Nós, reféns

Chegou um “Correio Popular” da semana retrasada com a história de uma família que ficou refém por algumas horas de um grupo de bandidos, se não me engano num bairro chamado Vila Nogueira, aí em Campinas. (Nada contra essa vila nem Nogueira algum; é que eu deixei a cidade há mais de um quarto de século e as vilas daquele tempo eram poucas: a Industrial, a Costa e Silva, a 31 de Março, a Carlito, a Rialto, e a Brandina; além da Rica e da Nova, embora a cidade jamais tivesse as vilas Pobre ou Velha.).

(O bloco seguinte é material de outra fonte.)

Background: an optimization exercise with open tools, aiming at small area, a short achievable clock period and few clock cycles. Do not read the settings as production practice.
The RTL was checked by simulation tests, not by an equivalence proof against the original design.

==> garnet: inputs <==
## alu_seq
module alu_seq #(
  parameter int WIDTH = 64
) (
  input  logic             i_clk,
  input  logic             i_rst,
  input  logic             i_start,
  input  logic [WIDTH-1:0] i_a,
  input  logic [WIDTH-1:0] i_b,
  input  logic             i_cin,
  input  logic [3:0]       i_s,
  output logic [WIDTH-1:0] o_o,
  output logic [WIDTH-1:0] o_hi,
  output logic             o_cout,
  output logic             o_oflow,
  output logic             o_ntive,
  output logic             o_zero,
  output logic             o_busy,
  output logic             o_done
);
Settings: LEC_CHECK=0, CAP_MARGIN=20, CORE_MARGIN=2, CORE_UTILIZATION=40, PLACE_DENSITY=0.6, SETUP_SLACK_MARGIN=3.2, SLEW_MARGIN=20; clock period 7.0 ns.
run.sh (not shown) runs the stock make flow with config.mk's settings and CLKGATE_MAP_FILE= SYNTH_SCRIPT=/design/flow/synth_recipe.tcl, a recipe that flattens the netlist after the stock synthesis.
==> inputs of maple, as changes to garnet <==
--- a/flow/design.v
+++ b/flow/design.v
@@ -28,19 +28,28 @@
   logic [WIDTH:0]   r_s, r_c;             
   logic [K-1:0]     r_xl, r_yl;           
   logic             r_cy;                 
   logic [WIDTH-1:0] r_pl;                 
   logic [D-1:0]     r_on, r_tw, r_ng;     
   logic             r_cr;                 
   logic             r_cout, r_oflow;
   logic             r_mz;                 
+  logic             r_early;              
+  logic w_sha, w_shb, w_swap, w_early;
+  logic [WIDTH-1:0] w_mcand;
+  assign w_sha   = ~|i_a[WIDTH-1:K];
+  assign w_shb   = ~|i_b[WIDTH-1:K];
+  assign w_swap  = w_sha & ~w_shb;
+  assign w_early = w_sha | w_shb;
+  assign w_mcand = w_swap ? i_b : i_a;
   logic [K:0]   w_bx;
   logic [D-1:0] w_on, w_tw, w_ng;
-  assign w_bx = r_busy ? r_pl[2*K-1:K-1] : {i_b[K-1:0], 1'b0};
+  assign w_bx = r_busy ? r_pl[2*K-1:K-1]
+                      : {(w_swap ? i_a[K-1:0] : i_b[K-1:0]), 1'b0};
   always_comb
     for (int i = 0; i < D; i++) begin
       w_ng[i] = w_bx[2*i+2] & ~(w_bx[2*i+1] & w_bx[2*i]);
       w_on[i] = w_bx[2*i+1] ^ w_bx[2*i];
       w_tw[i] = (w_bx[2*i+2] & ~w_bx[2*i+1] & ~w_bx[2*i]) |
                 (~w_bx[2*i+2] & w_bx[2*i+1] & w_bx[2*i]);
     end
   logic [WIDTH:0] bp0, bp1, bp2, bp3, bp4, bp5, bp6, bp7;
@@ -1304,17 +1313,18 @@
     w_lt = 1'b0;
     case (i_s)
       4'd0, 4'd1:       w_ar = 1'b1;
       4'd2:             w_tt = 4'b1000;
       4'd3:             w_tt = 4'b1110;
       4'd4:             w_tt = 4'b0110;
       4'd5:             w_tt = 4'b0011;
       4'd6, 4'd7, 4'd8: w_sf = 1'b1;
-      4'd9, 4'd10:      w_tt = 4'b1010;   
+      4'd9:             w_tt = w_swap ? 4'b1100 : 4'b1010;   
+      4'd10:            w_tt = 4'b1010;   
       4'd11:            w_lt = 1'b1;
       default: ;
     endcase
     for (int i = 0; i < WIDTH; i++) begin
       w_lg[i]  = i_b[i] ? (i_a[i] ? w_tt[3] : w_tt[1])
                         : (i_a[i] ? w_tt[2] : w_tt[0]);
       w_res[i] = w_lg[i] | (w_ar & w_t[i]) | (w_sf & w_shf[i]);
     end
@@ -1326,17 +1336,17 @@
   always_ff @(posedge i_clk or posedge i_rst) begin
     if (i_rst) begin
       r_busy <= 1'b0;
       r_done <= 1'b0;
       r_mul  <= 1'b0;
       r_cnt  <= '0;
     end else begin
       if (r_busy) begin
-        r_cnt <= r_cnt + 1'b1;
+        r_cnt <= (r_early && r_cnt == 3'd0) ? 3'(NC) : r_cnt + 1'b1;
         if (w_fin) begin
           r_busy <= 1'b0;
           r_done <= 1'b1;
         end
       end else begin
         r_cnt  <= '0;
         r_mul  <= (i_s == 4'd9);
         r_busy <= w_go & (i_s == 4'd9);
@@ -1348,31 +1358,37 @@
     r_on <= w_on;
     r_tw <= w_tw;
     r_ng <= w_ng;
     if (r_busy) begin
       r_pl <= {m_t[K-1:0], r_pl[WIDTH-1:K]};
       r_cy <= m_cy;
       r_cr <= (r_cnt == 3'(NC - 2)) & r_pl[2*K-1];
       if (w_fin) begin
-        r_s <= {1'b0, m_t[AW-1:K]};
+        if (r_early) begin
+          r_s  <= {{(WIDTH+1-K){1'b0}}, m_t[AW-1:WIDTH]};
+          r_pl <= m_t[WIDTH-1:0];
+        end else begin
+          r_s  <= {1'b0, m_t[AW-1:K]};
+        end
       end else begin
         r_s  <= t_x[AW:K];
         r_c  <= t_y[AW:K];
         r_xl <= t_x[K-1:0];
         r_yl <= t_y[K-1:0];
       end
     end else begin
-      r_a     <= i_a;
+      r_a     <= w_mcand;
+      r_early <= w_early;
       r_s     <= '0;
       r_c     <= '0;
       r_xl    <= '0;
       r_yl    <= '0;
       r_cy    <= 1'b0;
-      r_cr    <= 1'b0;
+      r_cr    <= w_early & (w_swap ? i_a[K-1] : i_b[K-1]);
       r_pl    <= w_res;
       r_cout  <= w_ar & w_c;
       r_oflow <= w_ar & w_v;
       r_mz    <= (i_a == '0) | (i_b == '0);
     end
   end
   assign o_o     = r_pl;
   assign o_hi    = r_s[WIDTH-1:0];
- SETUP_SLACK_MARGIN: 3.2 -> 3.0
==> results.ini <==
[outcome]
status = timing/DRC/antenna clean

[die]
fp-row-count = 136
die_h_um = 376

[layout]
fillers = 12700

[grt]
grt_pass1_vias = 55600
use_met3_pct = 11.5

[place]
dp_cells = 8248

[routing]
firstDrtPassIters = 7

-- figures above: maple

Ser refém é vocação do brasileiro. Nascemos reféns de Portugal, depois da Espanha, da Inglaterra, da França e, agora, dos Estados Unidos. Temos a maior bacia hidrográfica do mundo, mas importamos eletricidade da Argentina, da Venezuela e do Paraguai, além do “uísque”. E precisamos agüentar os gases bolivianos, que não cheiram nem fedem, sem falar do petróleo, que fede e mata. Estão aqui as florestas mis produtivas de pinus e de eucaliptos, mas parte do papel higiênico vem de fora. É triste, mas dependemos dos outros mesmo para ir ao banheiro. Até os rolemãs dos carrinhos da nossa infância eram importados. Há centenas de milhões de bois, porém, milhões de famintos. Pagamos cada vez mais impostos e temos cada vez menos. Temos o melhor futebol do mundo, mas para fazer um campeonato, somos reféns da Fifa.

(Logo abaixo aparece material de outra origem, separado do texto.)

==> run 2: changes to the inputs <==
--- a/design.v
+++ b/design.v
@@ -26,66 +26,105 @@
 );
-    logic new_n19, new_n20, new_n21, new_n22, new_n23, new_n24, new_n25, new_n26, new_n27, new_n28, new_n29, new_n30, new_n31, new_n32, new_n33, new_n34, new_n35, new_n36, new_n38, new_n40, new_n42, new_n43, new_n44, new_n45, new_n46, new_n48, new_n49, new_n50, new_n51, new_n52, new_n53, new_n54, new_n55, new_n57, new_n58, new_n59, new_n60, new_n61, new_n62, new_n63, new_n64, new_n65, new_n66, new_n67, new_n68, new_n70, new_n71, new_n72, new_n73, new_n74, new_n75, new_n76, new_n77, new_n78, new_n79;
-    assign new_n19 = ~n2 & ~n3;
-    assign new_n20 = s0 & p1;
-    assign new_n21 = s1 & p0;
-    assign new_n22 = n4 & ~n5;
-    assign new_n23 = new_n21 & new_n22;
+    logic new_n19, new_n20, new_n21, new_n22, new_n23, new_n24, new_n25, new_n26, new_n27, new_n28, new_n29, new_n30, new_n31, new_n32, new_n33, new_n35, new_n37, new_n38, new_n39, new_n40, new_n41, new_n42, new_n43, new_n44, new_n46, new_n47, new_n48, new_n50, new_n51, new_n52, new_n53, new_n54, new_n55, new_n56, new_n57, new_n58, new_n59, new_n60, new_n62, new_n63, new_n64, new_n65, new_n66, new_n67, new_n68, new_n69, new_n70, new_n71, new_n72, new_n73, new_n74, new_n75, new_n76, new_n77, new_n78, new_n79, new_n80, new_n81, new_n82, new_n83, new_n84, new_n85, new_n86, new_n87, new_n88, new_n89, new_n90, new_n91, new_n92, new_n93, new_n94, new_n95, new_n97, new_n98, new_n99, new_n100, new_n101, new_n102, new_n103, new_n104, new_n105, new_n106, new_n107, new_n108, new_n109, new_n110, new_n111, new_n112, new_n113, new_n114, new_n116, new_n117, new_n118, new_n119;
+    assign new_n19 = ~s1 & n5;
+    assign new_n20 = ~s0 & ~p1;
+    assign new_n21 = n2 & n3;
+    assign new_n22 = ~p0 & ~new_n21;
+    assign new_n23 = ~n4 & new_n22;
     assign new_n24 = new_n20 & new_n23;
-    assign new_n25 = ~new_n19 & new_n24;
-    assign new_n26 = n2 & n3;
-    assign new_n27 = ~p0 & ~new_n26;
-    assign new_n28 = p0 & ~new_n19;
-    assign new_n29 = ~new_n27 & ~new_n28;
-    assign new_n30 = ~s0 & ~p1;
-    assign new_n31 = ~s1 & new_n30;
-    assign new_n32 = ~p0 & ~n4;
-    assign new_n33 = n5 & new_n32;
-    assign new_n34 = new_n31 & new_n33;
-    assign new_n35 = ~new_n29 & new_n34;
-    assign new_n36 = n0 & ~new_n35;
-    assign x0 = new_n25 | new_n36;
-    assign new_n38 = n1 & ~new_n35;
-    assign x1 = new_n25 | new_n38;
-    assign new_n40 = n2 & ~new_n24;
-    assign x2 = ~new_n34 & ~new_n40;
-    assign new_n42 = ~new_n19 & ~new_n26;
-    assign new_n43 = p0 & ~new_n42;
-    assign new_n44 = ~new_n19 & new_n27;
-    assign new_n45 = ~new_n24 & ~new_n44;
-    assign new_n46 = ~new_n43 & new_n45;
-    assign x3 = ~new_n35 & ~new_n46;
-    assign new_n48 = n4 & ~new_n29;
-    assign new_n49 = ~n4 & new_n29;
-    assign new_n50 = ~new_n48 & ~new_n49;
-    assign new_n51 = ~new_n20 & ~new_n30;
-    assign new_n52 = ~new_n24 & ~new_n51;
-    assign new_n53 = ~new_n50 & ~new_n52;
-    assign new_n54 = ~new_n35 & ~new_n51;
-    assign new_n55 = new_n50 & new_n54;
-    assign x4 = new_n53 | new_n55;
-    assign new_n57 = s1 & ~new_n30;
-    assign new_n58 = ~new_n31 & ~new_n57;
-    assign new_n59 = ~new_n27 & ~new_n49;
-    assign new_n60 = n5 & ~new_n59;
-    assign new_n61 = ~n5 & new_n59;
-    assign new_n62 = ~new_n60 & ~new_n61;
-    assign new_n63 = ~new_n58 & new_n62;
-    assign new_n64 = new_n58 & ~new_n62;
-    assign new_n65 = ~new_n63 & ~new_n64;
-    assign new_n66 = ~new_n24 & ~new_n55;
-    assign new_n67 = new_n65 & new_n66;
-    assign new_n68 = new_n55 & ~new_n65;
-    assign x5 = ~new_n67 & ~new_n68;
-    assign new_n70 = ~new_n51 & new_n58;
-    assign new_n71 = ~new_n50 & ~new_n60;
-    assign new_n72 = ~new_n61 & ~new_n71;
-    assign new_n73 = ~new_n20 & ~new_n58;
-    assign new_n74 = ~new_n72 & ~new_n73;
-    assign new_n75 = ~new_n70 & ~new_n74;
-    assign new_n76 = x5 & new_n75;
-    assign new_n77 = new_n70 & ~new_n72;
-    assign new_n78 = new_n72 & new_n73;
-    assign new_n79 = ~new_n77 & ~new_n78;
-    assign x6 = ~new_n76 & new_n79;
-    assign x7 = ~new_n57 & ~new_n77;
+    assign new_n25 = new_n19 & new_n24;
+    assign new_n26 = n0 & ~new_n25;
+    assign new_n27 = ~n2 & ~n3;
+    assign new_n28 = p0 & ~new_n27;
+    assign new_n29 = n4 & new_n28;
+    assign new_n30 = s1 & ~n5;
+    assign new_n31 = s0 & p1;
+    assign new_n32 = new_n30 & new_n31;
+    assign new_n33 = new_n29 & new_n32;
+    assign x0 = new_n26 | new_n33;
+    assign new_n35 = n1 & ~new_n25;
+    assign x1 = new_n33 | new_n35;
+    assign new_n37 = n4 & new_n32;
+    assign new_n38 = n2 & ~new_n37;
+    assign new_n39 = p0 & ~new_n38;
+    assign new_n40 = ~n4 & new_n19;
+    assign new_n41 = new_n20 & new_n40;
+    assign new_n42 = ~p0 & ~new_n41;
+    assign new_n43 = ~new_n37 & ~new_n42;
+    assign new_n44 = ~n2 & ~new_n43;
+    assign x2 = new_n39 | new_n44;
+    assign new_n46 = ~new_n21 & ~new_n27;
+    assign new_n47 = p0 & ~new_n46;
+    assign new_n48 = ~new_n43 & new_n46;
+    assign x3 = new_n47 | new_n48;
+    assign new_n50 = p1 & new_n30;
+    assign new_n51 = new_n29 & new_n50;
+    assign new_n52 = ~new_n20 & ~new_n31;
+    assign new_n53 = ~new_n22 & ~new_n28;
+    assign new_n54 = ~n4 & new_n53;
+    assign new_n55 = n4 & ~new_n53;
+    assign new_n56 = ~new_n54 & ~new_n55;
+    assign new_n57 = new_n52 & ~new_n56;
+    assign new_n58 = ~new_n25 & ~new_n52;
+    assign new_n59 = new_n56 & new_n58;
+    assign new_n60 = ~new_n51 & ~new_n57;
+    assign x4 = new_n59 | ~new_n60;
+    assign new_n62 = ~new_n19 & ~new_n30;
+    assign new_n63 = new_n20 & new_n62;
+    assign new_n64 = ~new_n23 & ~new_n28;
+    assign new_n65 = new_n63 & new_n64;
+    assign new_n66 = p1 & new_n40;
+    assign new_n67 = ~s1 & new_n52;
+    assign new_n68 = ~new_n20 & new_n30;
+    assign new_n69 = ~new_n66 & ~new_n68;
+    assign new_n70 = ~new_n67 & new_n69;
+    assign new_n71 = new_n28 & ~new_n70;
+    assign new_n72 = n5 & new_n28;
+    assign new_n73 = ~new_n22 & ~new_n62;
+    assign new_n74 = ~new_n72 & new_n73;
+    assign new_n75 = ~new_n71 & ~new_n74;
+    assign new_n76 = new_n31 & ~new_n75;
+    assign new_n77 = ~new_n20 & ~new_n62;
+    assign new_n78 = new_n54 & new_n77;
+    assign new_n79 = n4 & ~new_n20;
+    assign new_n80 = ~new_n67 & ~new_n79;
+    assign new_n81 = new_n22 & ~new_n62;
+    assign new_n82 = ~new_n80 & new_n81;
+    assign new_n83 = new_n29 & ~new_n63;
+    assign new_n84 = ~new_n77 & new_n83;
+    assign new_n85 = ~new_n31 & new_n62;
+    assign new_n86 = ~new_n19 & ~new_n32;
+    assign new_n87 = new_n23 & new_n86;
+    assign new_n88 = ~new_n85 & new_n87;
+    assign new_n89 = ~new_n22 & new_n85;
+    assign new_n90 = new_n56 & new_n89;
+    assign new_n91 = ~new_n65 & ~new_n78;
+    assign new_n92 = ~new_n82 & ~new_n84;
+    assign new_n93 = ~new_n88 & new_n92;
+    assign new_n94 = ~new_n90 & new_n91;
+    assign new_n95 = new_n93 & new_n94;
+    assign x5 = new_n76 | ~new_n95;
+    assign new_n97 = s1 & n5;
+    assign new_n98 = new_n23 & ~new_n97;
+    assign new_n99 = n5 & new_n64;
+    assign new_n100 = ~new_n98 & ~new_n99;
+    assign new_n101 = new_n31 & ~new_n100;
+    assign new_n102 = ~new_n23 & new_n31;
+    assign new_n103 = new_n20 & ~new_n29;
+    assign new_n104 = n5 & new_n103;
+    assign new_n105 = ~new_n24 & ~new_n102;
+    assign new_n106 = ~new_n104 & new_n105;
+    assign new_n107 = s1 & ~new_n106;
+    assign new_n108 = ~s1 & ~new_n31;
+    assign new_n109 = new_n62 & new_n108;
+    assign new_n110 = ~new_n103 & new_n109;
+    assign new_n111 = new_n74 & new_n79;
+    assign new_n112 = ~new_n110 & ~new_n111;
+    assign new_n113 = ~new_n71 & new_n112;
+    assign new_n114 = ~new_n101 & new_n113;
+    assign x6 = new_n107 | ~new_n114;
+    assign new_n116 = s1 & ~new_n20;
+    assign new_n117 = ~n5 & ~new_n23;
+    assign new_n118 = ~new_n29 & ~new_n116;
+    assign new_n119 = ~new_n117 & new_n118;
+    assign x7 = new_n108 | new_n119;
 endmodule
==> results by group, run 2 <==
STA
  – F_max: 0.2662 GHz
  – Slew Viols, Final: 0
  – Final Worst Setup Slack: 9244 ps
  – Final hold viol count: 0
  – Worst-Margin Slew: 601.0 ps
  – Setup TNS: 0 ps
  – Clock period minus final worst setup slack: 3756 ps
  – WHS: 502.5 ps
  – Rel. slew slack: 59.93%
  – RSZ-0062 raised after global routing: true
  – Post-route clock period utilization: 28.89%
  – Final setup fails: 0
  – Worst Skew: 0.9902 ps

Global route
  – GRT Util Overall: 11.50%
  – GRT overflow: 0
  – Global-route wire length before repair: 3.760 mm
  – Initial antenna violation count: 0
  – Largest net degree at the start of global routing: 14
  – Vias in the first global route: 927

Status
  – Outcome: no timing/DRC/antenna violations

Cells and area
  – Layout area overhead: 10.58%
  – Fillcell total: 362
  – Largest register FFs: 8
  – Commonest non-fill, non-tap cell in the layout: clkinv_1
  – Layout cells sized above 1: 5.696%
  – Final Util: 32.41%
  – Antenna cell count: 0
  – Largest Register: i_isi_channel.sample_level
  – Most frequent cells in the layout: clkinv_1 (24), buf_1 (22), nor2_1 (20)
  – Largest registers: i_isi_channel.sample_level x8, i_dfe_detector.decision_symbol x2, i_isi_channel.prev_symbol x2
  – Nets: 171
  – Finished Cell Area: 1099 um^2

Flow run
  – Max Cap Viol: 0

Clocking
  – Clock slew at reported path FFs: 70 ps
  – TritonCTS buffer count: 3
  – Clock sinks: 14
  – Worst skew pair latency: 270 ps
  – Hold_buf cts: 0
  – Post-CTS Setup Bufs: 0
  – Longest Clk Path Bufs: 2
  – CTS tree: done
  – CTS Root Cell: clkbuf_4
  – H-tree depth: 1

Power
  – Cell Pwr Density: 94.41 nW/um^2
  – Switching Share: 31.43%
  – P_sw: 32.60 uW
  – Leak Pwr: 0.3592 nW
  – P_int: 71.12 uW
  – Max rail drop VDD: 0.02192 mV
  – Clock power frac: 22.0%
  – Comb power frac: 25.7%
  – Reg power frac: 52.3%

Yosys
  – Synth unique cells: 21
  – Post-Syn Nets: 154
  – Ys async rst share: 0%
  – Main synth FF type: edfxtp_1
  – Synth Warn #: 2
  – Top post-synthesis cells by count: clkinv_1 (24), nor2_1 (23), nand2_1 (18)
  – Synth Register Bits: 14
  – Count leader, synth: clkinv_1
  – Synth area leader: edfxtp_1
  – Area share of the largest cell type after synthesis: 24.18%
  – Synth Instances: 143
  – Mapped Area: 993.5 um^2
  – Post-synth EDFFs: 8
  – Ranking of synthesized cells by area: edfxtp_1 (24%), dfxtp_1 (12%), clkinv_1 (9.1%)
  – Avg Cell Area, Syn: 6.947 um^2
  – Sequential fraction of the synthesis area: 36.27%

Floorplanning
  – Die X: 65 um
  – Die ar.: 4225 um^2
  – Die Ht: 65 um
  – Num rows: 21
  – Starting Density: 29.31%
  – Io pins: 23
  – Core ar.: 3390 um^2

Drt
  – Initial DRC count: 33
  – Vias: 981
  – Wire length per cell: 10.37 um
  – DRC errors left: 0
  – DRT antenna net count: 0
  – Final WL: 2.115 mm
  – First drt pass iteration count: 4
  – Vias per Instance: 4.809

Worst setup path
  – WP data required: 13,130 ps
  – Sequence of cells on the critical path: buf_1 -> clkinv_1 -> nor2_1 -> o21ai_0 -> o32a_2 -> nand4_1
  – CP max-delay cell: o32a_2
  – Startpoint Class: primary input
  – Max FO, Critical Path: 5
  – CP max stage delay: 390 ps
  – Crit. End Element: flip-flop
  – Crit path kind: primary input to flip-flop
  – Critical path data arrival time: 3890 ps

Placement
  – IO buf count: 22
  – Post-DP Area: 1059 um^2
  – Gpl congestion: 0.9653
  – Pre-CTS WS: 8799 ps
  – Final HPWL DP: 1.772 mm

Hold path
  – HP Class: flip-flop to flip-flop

Portanto, às vezes, ser refém de bandidos pode ser apenas uma questão de nomenclatura e do grau da violência. Alguns agem às claras, de arma em punho, à luz do dia e nem sempre escondem o rosto. Devem ser os mais perigosos apenas na aparência. Mas existem os que fazem de refém uma nação inteira, pela vida a fora, vestidos de terno, gravata, colarinho branco – alguns de botinas amarelas e com mandato –, becas ou togas, batinas ou uniformes de clubes, de mãos abanando ou carregando bandeiras. Todos falando a nossa língua, mas a soldo de quem fala línguas de fora.

Pregado no poste: “A Petrobrás nos envenena, mata e quando paga a multa é com o nosso dinheiro.”